Alex Foley
Blog Option 4
10-17-13
While I cannot honestly state that this short story mirrors
anything in my personal life, “The Yellow Wallpaper” by Charlotte Perkins
Gilman is one of the most memorable works I have read all semester. I have
always been fascinated by psychology, especially when it relates to mental
illness. The fact that the entire field of medicine is unknown and different for
each person is what makes mental illnesses so interesting. As a business major,
I currently plan to become a pharmaceutical sales representative, since science
is not my strongest field.
In “The Yellow Wallpaper”, the protagonist seems to suffer
from a form of depression that slowly leads to psychosis and an eventual
implied suicide.
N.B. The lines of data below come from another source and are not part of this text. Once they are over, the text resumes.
**config.mk**
```make
export PLATFORM = sky130hd
export DESIGN_NAME = srom_stream_reader_4_bit
export DESIGN_NICKNAME = d
export VERILOG_FILES = /design/src/rtl/srom_stream_reader_4_bit.sv
export SDC_FILE = /design/constraint.sdc
export NUM_CORES = 1
export LEC_CHECK = 0
export BUFFER_PORTS_ARGS = -buffer_cell sky130_fd_sc_hd__buf_2
export CORE_MARGIN = 5
export CORE_UTILIZATION = 54
export CTS_CLUSTER_SIZE = 16
export DETAILED_ROUTE_END_ITERATION = 12
export GPL_ROUTABILITY_DRIVEN = 0
export PLACE_DENSITY = 0.79
export SLEW_MARGIN = 20
export SYNTH_ARGS = -nofsm -noshare
export SYNTH_HDL_FRONTEND = slang
export SYNTH_SLANG_ARGS = --single-unit
```
**constraint.sdc**
```tcl
create_clock -name Clk_In -period 3.2 [get_ports Clk_In]
set_input_delay 0.32 -clock Clk_In [delete_from_list [all_inputs] [get_ports Clk_In]]
set_output_delay 0.32 -clock Clk_In [all_outputs]
set_load 0.005 [all_outputs]
```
Gilman, known for her feminist tendencies, chooses to portray
the narrator as a woman who is forced to rely on her husband. This is
representative of the era in which this story was written, where depression
could be cured by isolation and women were not allowed to write.
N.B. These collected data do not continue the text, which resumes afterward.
File: config.mk
export PLATFORM = sky130hd
export DESIGN_NAME = vga_text_render
export DESIGN_NICKNAME = d
export VERILOG_FILES = /design/src/rtl/vga_text_render.sv
export SDC_FILE = /design/constraint.sdc
export NUM_CORES = 1
export LEC_CHECK = 0
export CAP_MARGIN = 15
export CORE_ASPECT_RATIO = 0.7
export CORE_UTILIZATION = 38
export CTS_BUF_LIST = sky130_fd_sc_hd__clkbuf_2 sky130_fd_sc_hd__clkbuf_4 sky130_fd_sc_hd__clkbuf_8
export CTS_CLUSTER_SIZE = 14
export DETAILED_ROUTE_END_ITERATION = 7
export GPL_TIMING_DRIVEN = 0
export PLACE_DENSITY = 0.78
export SLEW_MARGIN = 20
export SYNTH_ARGS = -nofsm -noshare
export SYNTH_HDL_FRONTEND = slang
export SYNTH_SLANG_ARGS = --single-unit
File: constraint.sdc
create_clock -name pclk -period 1.2 [get_ports pclk]
set_clock_uncertainty 0.05 [all_clocks]
set_input_delay 0.3 -clock pclk [delete_from_list [all_inputs] [get_ports pclk]]
set_output_delay 0.3 -clock pclk [all_outputs]
set_load 0.02 [all_outputs]
File: src/rtl/vga_text_render.sv
`default_nettype none
// ============================================================================
// vga_text_render : 80x30 text-mode pixel source, 8x16 glyphs, 4-cycle latency
// Optional macro  : VGA_TEXT_ATTR_COLOR_EN (per-character CGA fg/bg attributes)
// Revision        : 1.0
// ============================================================================
module vga_text_render #(
  parameter int          BLINK_FRAMES = 30,
  parameter logic [23:0] FG_COLOR     = 24'hAAAAAA,
  parameter logic [23:0] BG_COLOR     = 24'h000000
) (
  input  logic        pclk,
  input  logic        reset_n,
  input  logic [9:0]  h_addr,
  input  logic [9:0]  v_addr,
  input  logic        valid_i,
  input  logic        hsync_i,
  input  logic        vsync_i,
  input  logic [6:0]  cur_x,
  input  logic [4:0]  cur_y,
  output logic [11:0] char_addr,
  input  logic [15:0] char_data,
  output logic [11:0] font_addr,
  input  logic [7:0]  font_data,
  output logic        hsync_o,
  output logic        vsync_o,
  output logic        valid_o,
  output logic [23:0] vga_data
);

  localparam logic [7:0] BLINK_LAST = 8'(BLINK_FRAMES - 1);

  logic [6:0]  col;
  logic [4:0]  row;
  logic        frame_start;
  logic        inv;
  logic [23:0] fg_c, bg_c;

  // S1
  logic [11:0] char_addr_q, char_addr_d;
  logic [3:0]  glyph_row1_q, glyph_row1_d;
  logic [2:0]  px1_q, px1_d;
  logic        hit1_q, hit1_d, valid1_q, valid1_d, hs1_q, hs1_d, vs1_q, vs1_d;
  // S2
  logic [11:0] font_addr_q, font_addr_d;
  logic [2:0]  px2_q, px2_d;
  logic        cur2_q, cur2_d, valid2_q, valid2_d, hs2_q, hs2_d, vs2_q, vs2_d;
  // S3
  logic        bit3_q, bit3_d, cur3_q, cur3_d, valid3_q, valid3_d, hs3_q, hs3_d, vs3_q, vs3_d;
  // S4
  logic [23:0] vga_data_q, vga_data_d;
  logic        valid4_q, valid4_d, hs4_q, hs4_d, vs4_q, vs4_d;
  // Blink
  logic        vs_prev_q, vs_prev_d, blink_on_q, blink_on_d;
  logic [7:0]  cnt_q, cnt_d;

`ifdef VGA_TEXT_ATTR_COLOR_EN
  logic [7:0] attr2_q, attr2_d;
  logic [3:0] fg_idx3_q, fg_idx3_d, bg_idx3_q, bg_idx3_d;
  logic       unused_ok;

  function automatic logic [23:0] cga(input logic [3:0] idx);
    case (idx)
      4'd0:    cga = 24'h000000;
      4'd1:    cga = 24'h0000AA;
      4'd2:    cga = 24'h00AA00;
      4'd3:    cga = 24'h00AAAA;
      4'd4:    cga = 24'hAA0000;
      4'd5:    cga = 24'hAA00AA;
      4'd6:    cga = 24'hAA5500;
      4'd7:    cga = 24'hAAAAAA;
      4'd8:    cga = 24'h555555;
      4'd9:    cga = 24'h5555FF;
      4'd10:   cga = 24'h55FF55;
      4'd11:   cga = 24'h55FFFF;
      4'd12:   cga = 24'hFF5555;
      4'd13:   cga = 24'hFF55FF;
      4'd14:   cga = 24'hFFFF55;
      default: cga = 24'hFFFFFF;
    endcase
  endfunction

  assign attr2_d   = char_data[15:8];
  assign fg_idx3_d = attr2_q[3:0];
  assign bg_idx3_d = attr2_q[7:4];
  assign fg_c      = cga(fg_idx3_q);
  assign bg_c      = cga(bg_idx3_q);
  assign unused_ok = v_addr[9];
`else
  logic unused_ok;
  assign fg_c      = FG_COLOR;
  assign bg_c      = BG_COLOR;
  assign unused_ok = ^{v_addr[9], char_data[15:8]};
`endif

  assign col         = h_addr[9:3];
  assign row         = v_addr[8:4];
  assign frame_start = vsync_i & ~vs_prev_q;
  // Cursor occupies only the bottom two glyph rows of its cell.
  assign inv         = cur3_q & blink_on_q;

  always_comb begin
    char_addr_d  = {1'b0, row, 6'b0} + {3'b0, row, 4'b0} + {5'b0, col};
    glyph_row1_d = v_addr[3:0];
    px1_d        = h_addr[2:0];
    hit1_d       = (col == cur_x) && (row == cur_y);
    valid1_d     = valid_i;
    hs1_d        = hsync_i;
    vs1_d        = vsync_i;

    font_addr_d  = {char_data[7:0], glyph_row1_q};
    px2_d        = px1_q;
    cur2_d       = hit1_q && (glyph_row1_q >= 4'd14);
    valid2_d     = valid1_q;
    hs2_d        = hs1_q;
    vs2_d        = vs1_q;

    bit3_d       = font_data[3'd7 - px2_q];
    cur3_d       = cur2_q;
    valid3_d     = valid2_q;
    hs3_d        = hs2_q;
    vs3_d        = vs2_q;

    vga_data_d   = valid3_q ? ((bit3_q ^ inv) ? fg_c : bg_c) : 24'h000000;
    valid4_d     = valid3_q;
    hs4_d        = hs3_q;
    vs4_d        = vs3_q;

    vs_prev_d    = vsync_i;
    cnt_d        = cnt_q;
    blink_on_d   = blink_on_q;
    if (frame_start) begin
      if (cnt_q == BLINK_LAST) begin
        cnt_d      = 8'd0;
        blink_on_d = ~blink_on_q;
      end else begin
        cnt_d      = cnt_q + 8'd1;
      end
    end
  end

  always_ff @(posedge pclk or negedge reset_n) begin
    if (!reset_n) begin
      char_addr_q  <= 12'd0;
      glyph_row1_q <= 4'd0;
      px1_q        <= 3'd0;
      hit1_q       <= 1'b0;
      valid1_q     <= 1'b0;
      hs1_q        <= 1'b1;
      vs1_q        <= 1'b1;
      font_addr_q  <= 12'd0;
      px2_q        <= 3'd0;
      cur2_q       <= 1'b0;
      valid2_q     <= 1'b0;
      hs2_q        <= 1'b1;
      vs2_q        <= 1'b1;
      bit3_q       <= 1'b0;
      cur3_q       <= 1'b0;
      valid3_q     <= 1'b0;
      hs3_q        <= 1'b1;
      vs3_q        <= 1'b1;
      vga_data_q   <= 24'd0;
      valid4_q     <= 1'b0;
      hs4_q        <= 1'b1;
      vs4_q        <= 1'b1;
      vs_prev_q    <= 1'b1;
      cnt_q        <= 8'd0;
      blink_on_q   <= 1'b1;
`ifdef VGA_TEXT_ATTR_COLOR_EN
      attr2_q      <= 8'd0;
      fg_idx3_q    <= 4'd0;
      bg_idx3_q    <= 4'd0;
`endif
    end else begin
      char_addr_q  <= char_addr_d;
      glyph_row1_q <= glyph_row1_d;
      px1_q        <= px1_d;
      hit1_q       <= hit1_d;
      valid1_q     <= valid1_d;
      hs1_q        <= hs1_d;
      vs1_q        <= vs1_d;
      font_addr_q  <= font_addr_d;
      px2_q        <= px2_d;
      cur2_q       <= cur2_d;
      valid2_q     <= valid2_d;
      hs2_q        <= hs2_d;
      vs2_q        <= vs2_d;
      bit3_q       <= bit3_d;
      cur3_q       <= cur3_d;
      valid3_q     <= valid3_d;
      hs3_q        <= hs3_d;
      vs3_q        <= vs3_d;
      vga_data_q   <= vga_data_d;
      valid4_q     <= valid4_d;
      hs4_q        <= hs4_d;
      vs4_q        <= vs4_d;
      vs_prev_q    <= vs_prev_d;
      cnt_q        <= cnt_d;
      blink_on_q   <= blink_on_d;
`ifdef VGA_TEXT_ATTR_COLOR_EN
      attr2_q      <= attr2_d;
      fg_idx3_q    <= fg_idx3_d;
      bg_idx3_q    <= bg_idx3_d;
`endif
    end
  end

  assign char_addr = char_addr_q;
  assign font_addr = font_addr_q;
  assign vga_data  = vga_data_q;
  assign valid_o   = valid4_q;
  assign hsync_o   = hs4_q;
  assign vsync_o   = vs4_q;

endmodule
`default_nettype wire

After elaboration in Yosys (flattened, before gate mapping)
Index checks and enable logic that the tools add are counted.
{"block": "totals", "ram_bits": 0, "latch_bits": 0, "register_bits": 83, "mem_count": 0, "output_inout_bits": 51, "elab_cells": 46, "inputBits": 61, "rom_bits": 0}
{"block": "op_classes", "shifts": 0, "n_mux": 5, "n_eq_ne": 3, "n_reduce_logical": 3, "div": 0, "n_addsub": 4, "order_cmp": 2, "mul": 0, "bitwise": 5}
{"operator": "$mux W24", "n": 2}
{"operator": "$add A11 B9 Y12", "n": 1}
{"operator": "$add A12 B7 Y12", "n": 1}
{"operator": "$add A8 B1 Y8 const B", "n": 1}
{"operator": "$eq A8 B5 Y1 const B", "n": 1}
{"operator": "$mux W8", "n": 1}
{"operator": "$eq A7 B7 Y1", "n": 1}
{"operator": "$eq A5 B5 Y1", "n": 1}
{"operator": "$ge A4 B4 Y1 const B", "n": 1}
{"operator": "$lt A3 B4 Y1 const B", "n": 1}
{"operator": "$bmux W1 S3", "n": 1}
{"operator": "$sub A3 B3 Y3 const A", "n": 1}
{"operator": "$and A1 B1 Y1", "n": 2}
{"operator": "$logic_and A1 B1 Y1", "n": 2}
{"operator": "$not A1 Y1", "n": 2}
{"operator": "$reduce_and A2 Y1", "n": 1}
{"operator": "$mux W1", "n": 1}
{"operator": "$xor A1 B1 Y1", "n": 1}

Logic depth before layout (Yosys ltp)
{"block": "depth", "depth_word": 4, "mapped_depth": 8, "ltp_nobuf": 8}

Least setup slack after synthesis
OpenSTA, ideal clock, no wires.
{"block": "synth_timing", "kind": "input -> register", "from": "input port h_addr[9]", "to": "register char_addr_q[10] (netlist: char_addr[10])", "setup_ps": 80, "n_path_buf": 0, "slack_ps": -781, "t_required_ps": 1070, "path_stages": 8, "arrival_time_ps": 1852, "path_cell_list": "inv_1 -> fa_1 -> inv_1 -> ha_1 -> a211oi_1 -> o21ai_0 -> a21oi_1 -> xnor2_1"}
{"block": "synth_between", "elab_chain_len": 1}
{"item": "start: declaration", "line": "14", "rtl": "input logic [9:0] h_addr,"}
{"item": "$add A12 B7 Y12", "line": "103", "rtl": "char_addr_d = {1'b0, row, 6'b0} + {3'b0, row, 4'b0} + {5'b0, col};"}
{"item": "via char_addr_d[10]", "line": "40", "rtl": "logic [11:0] char_addr_q, char_addr_d;"}
{"item": "end signal: assignment", "line": "175", "rtl": "char_addr_q <= char_addr_d;"}
{"item": "end: declaration", "line": "40"}
The timed path passes the listed nets, and every way through them passes these cells.
A chain may end at the register's enable or synchronous reset.

Worst setup path in the final report
{"block": "layout_timing", "from": "input port v_addr[6]", "to": "register char_addr_q[10] (netlist: char_addr[10])"}
{"block": "layout_between", "elab_chain_len": 2}
{"item": "start: declaration", "line": "15", "rtl": "input logic [9:0] v_addr,"}
{"item": "$add A11 B9 Y12", "line": "103"}
{"item": "$add A12 B7 Y12", "line": "103"}
{"item": "via char_addr_d[10]", "line": "40"}
The timed path passes the listed nets, and every way through them passes these cells.

==> results.md <==
* Vertical extent of the die at 68.8 um
* Cell area after synthesis at between 2000 and 2500 um^2
* Drt total wl at between 5000 and 6000 um
* Violations in the final reports: setup timing
* Grt total ovfl at 0
* Remaining number of nets flagged by the antenna check after routing at 0
* Crit Path Max Fanout at 2
* Final critical delay including setup and external delays at about 1.6 ns
* Worst Min Path Start: vsync_i
* Relative area change from synthesis to final layout at 71.0%
* Average vias per placed instance at 4.44
* Starting DRC count in detailed routing at 38
* Seq cells post-synth at 60
* Endpoints failing setup at 29
* Arrival time at the worst endpoint at between 1.5 and 2 ns
* Area share of the leading cell type in the synthesized netlist at between 50% and 60%
* Crit path kind: in2reg
* Count of cells along the worst hold path at 1
* Wire length of the first global-routing pass at approximately 8000 um
* Count leader, synth: sky130_fd_sc_hd__dfrtp_1
* Pre-CTS worst setup slack at -1.34 ns
* Last element of the critical path: char_addr[10]$_DFF_PN0_
* R2R Path Start: cnt_q[1]$_DFFE_PN0P_
* Met2 layer usage reported by global route at between 30% and 40%
* Leakage dissipation at about 1.9 nW
* Post-layout total power at 6.05 mW
* Root Buffer: sky130_fd_sc_hd__clkbuf_8
* Maximum achievable frequency at 607 MHz
* Top post-synthesis cells by area: sky130_fd_sc_hd__dfrtp_1 (53%), sky130_fd_sc_hd__dfstp_2 (9.8%), sky130_fd_sc_hd__buf_4 (7.1%), sky130_fd_sc_hd__xnor2_1 (6.1%), sky130_fd_sc_hd__ha_1 (5.7%)
* Global-route usage over all layers at 16.5%
* Run status: finished with violations
* WP data required at between 1 and 1.5 ns
* Avg Inst Size Synth at roughly 14 um^2
* Met3 track demand over resource in global routing at roughly 9.2%
* Type of the most critical hold path: in2reg
* Commonest cells in the synthesized netlist: sky130_fd_sc_hd__dfrtp_1 (51), sky130_fd_sc_hd__buf_4 (23), sky130_fd_sc_hd__xnor2_1 (17)
* TritonCTS sink count at 60
* First-pass iteration count of the detailed router at 4
* Number of antenna violations at the first check in global routing at 0
* I/O Buffers at 90
* Antenna diode count at 0
* Core Box Area at between 5000 and 6000 um^2
* PwrDens at approximately 1500 nW/um^2
* Maximum number of pins on one net before global-route repair at 57
* Portion of the post-synthesis area used by sequential elements at slightly above 60%
* DIE WIDTH at roughly 97 um
* Largest area contributor in the synthesized netlist: sky130_fd_sc_hd__dfrtp_1
* Area of combinational cells with multiple inputs at around 900 um^2
* Number of synthesized flops with an enable pin at 0
* R2R depth at 6
* Clock latency on the worst-skew pair at approximately 0.33 ns
* Worst setup margin at -0.446 ns
* Maximum Capacitance Violations at 0
* Top flip-flop cell by instance count after synthesis: sky130_fd_sc_hd__dfrtp_1
* Number of warnings printed during yosys synthesis at 0
* FF+latch area at approximately 1500 um^2
* Layer with the highest usage: met2
* Maximum count of clock buffers along a single path at 2
* Die ar. at between 6000 and 7000 um^2
* Critical path launch point: v_addr[6]
* RD Place Congestion at about 0.77
* Via count of the first global-routing pass at around 1800
* Number of hold violations in the final report at 0
* RSZ-0062 raised after global routing: true
* Per-cell routed wire length at about 13 um
* Post-synthesis async set-or-reset flop share at 100%
* Cells after Synth at 178
* TritonCTS clock tree: done
* CTS Buf Count at 9
* Initial core utilization at between 40% and 50%
* # nets final at a little under 400
* RR Endpoint: blink_on_q$_DFFE_PN1P_
* Final period util at 137%
* Post-detail-place hpwl at ~3500 um
* Num rows at 23
* Slack of the worst reg-to-reg path at -0.18 ns
* CP Launch Type: primary input
* Nature of the critical path endpoint: flip-flop
* Maximum vdd drop at ~0.00073 V
* Layout fillers at ~430
* DRC viols at 0
* Reg clk slew, reported paths at 0.06 ns
* Share of post-route cells with drive strength above 1 at 47.8%
* Final max-slew violation count at 0
* Minimum hold slack at around 0.20 ns
* Routed via count at roughly 1700
* Total number of H-tree levels at 3
* Met1 routing resource usage after global routing at 16.0%
* Count of cell types in the netlist at 35
* Top-level port count at approximately 110
-- stage by stage --
stage          instance area (um^2)  std cells  utilization [%]  TNS [ns]
2_1_floorplan                  2510        189                -     -3.20
4_1_cts                        4020        388             67.8     -6.77
5_1_grt                        4150        391             69.9     -8.97
6_report                       4150        391             69.9     -6.60
3_3_place_gp                   3510        354             59.1   -134.67
3_5_place_dp                   3530        355             59.6    -18.34
-- flip-flops by register name (all words and copies together), names as in the netlist, 3 cells and up --
register / count
px2_q: 3
cnt_q: 8
font_addr: 12
char_addr: 12
glyph_row1_q: 4
px1_q: 3
-- cell usage in the layout (no fill, tap or decap), types with 3 or more instances in the layout --
master                             n
sky130_fd_sc_hd__dfstp_2           9
sky130_fd_sc_hd__ha_4              6
sky130_fd_sc_hd__clkbuf_4          3
sky130_fd_sc_hd__nor2_1            5
sky130_fd_sc_hd__buf_4            28
sky130_fd_sc_hd__nand4_1           5
sky130_fd_sc_hd__ha_1              3
sky130_fd_sc_hd__inv_2             4
sky130_fd_sc_hd__inv_1             4
sky130_fd_sc_hd__dlygate4sd2_1     3
sky130_fd_sc_hd__clkdlybuf4s50_1  41
sky130_fd_sc_hd__nand2_1           4
sky130_fd_sc_hd__clkbuf_8         12
sky130_fd_sc_hd__conb_1           12
sky130_fd_sc_hd__buf_6            57
sky130_fd_sc_hd__dfrtp_1          50
sky130_fd_sc_hd__xnor2_1          17
-- metal layers --
metal / wire length (um) / vias up / share of wire, %
li1: - / 821 / -
met5: 0 / - / 0
met3: 447 / 0 / 8.5
met2: 2900 / 74 / 55
met1: 1910 / 842 / 36
met4: 0 / 0 / 0
-- report_power, final --
| part | switching (mW) | leakage, nW | internal [mW] | total (mW) |
|---|---|---|---|---|
| registers | 0.137 | 0.706 | 2.27 | 2.41 |
| logic | 0.723 | 1.08 | 1.00 | 1.73 |
| clock network | 0.719 | 0.114 | 1.20 | 1.92 |
| total | 1.58 | 1.90 | 4.47 | 6.05 |
-- cell families (layout without fill, tap and decap cells) --
family	count (synthesis)	in the layout	synth area share, %
flops	60	60	62.4
mux	3	3	2.63
xor+xnor	19	19	6.86
buf+inv	34	161	8.88
other cells	1	12	0.155
compound gates	17	17	4.49
simple gates	31	31	7.28
fa+ha+maj	13	13	7.33
-- final cells by class --
| class | count | area share [%] |
|---|---|---|
| Sequential cell | 60 | 36.5 |
| Tap cell | 75 | 2.26 |
| Inverter | 10 | 1.15 |
| Multi-Input combinational cell | 95 | 21.7 |
| Buffer | 22 | 4.89 |
| Clock inverter | 1 | 0.724 |
| Clock buffer | 15 | 4.53 |
| Timing Repair Buffer | 113 | 28.2 |
-- how the worst min path moves through the flow --
stage | endpoint
floorplan | bit3_q$_DFF_PN0_
global placement | valid3_q$_DFF_PN0_
detailed placement | cnt_q[4]$_DFFE_PN0P_
CTS | vs_prev_q$_DFF_PN1_
global route | vs_prev_q$_DFF_PN1_
finish | vs_prev_q$_DFF_PN1_
-- worst max-delay path, cell delays in order --
cell                       delay, ns
sky130_fd_sc_hd__buf_8          0.09
sky130_fd_sc_hd__inv_8          0.03
sky130_fd_sc_hd__fa_2           0.60
sky130_fd_sc_hd__inv_2          0.05
sky130_fd_sc_hd__ha_4           0.22
sky130_fd_sc_hd__a211oi_2       0.19
sky130_fd_sc_hd__o21ai_1        0.08
sky130_fd_sc_hd__a21oi_1        0.15
sky130_fd_sc_hd__xnor2_1        0.13
-- repair_timing --
item | CTS | global route
gates resized for setup | 290 | 27
buffers inserted | 16 | 5
setup endpoints to repair | 55 | 55
endpoints found under the hold margin | 51 | 0
hold buffers | 1 | 0
pin swaps | 20 | 13
Power figures use the tool's default switching activity.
Today, advances in medicine and psychiatry have remanded the
cure for depression and other mental illnesses, instead opting to treat the
patient with a mixture of drugs and therapy. It is interesting to consider what
would have happened to the narrator if she had been given this kind of
treatment. The reader knows she enjoys writing and appears to be proficient,
especially considering she was a woman. The narrator may have penned something
that changed the world. Instead, she was banned from pursuing her passion and forced
to become almost a child again; without free will or the ability to take care
of herself. “The Yellow Wallpaper” makes me feel grateful that I was born in an
era where women are more equal than men and mental illnesses are treated with
the attention they deserve.
Gilman,
Charlotte Perkins. "The Yellow Wallpaper." American Gothic Tales.
Ed. Joyce
C. Oates. New York: Penguin Group, 1996. 52-64. Print.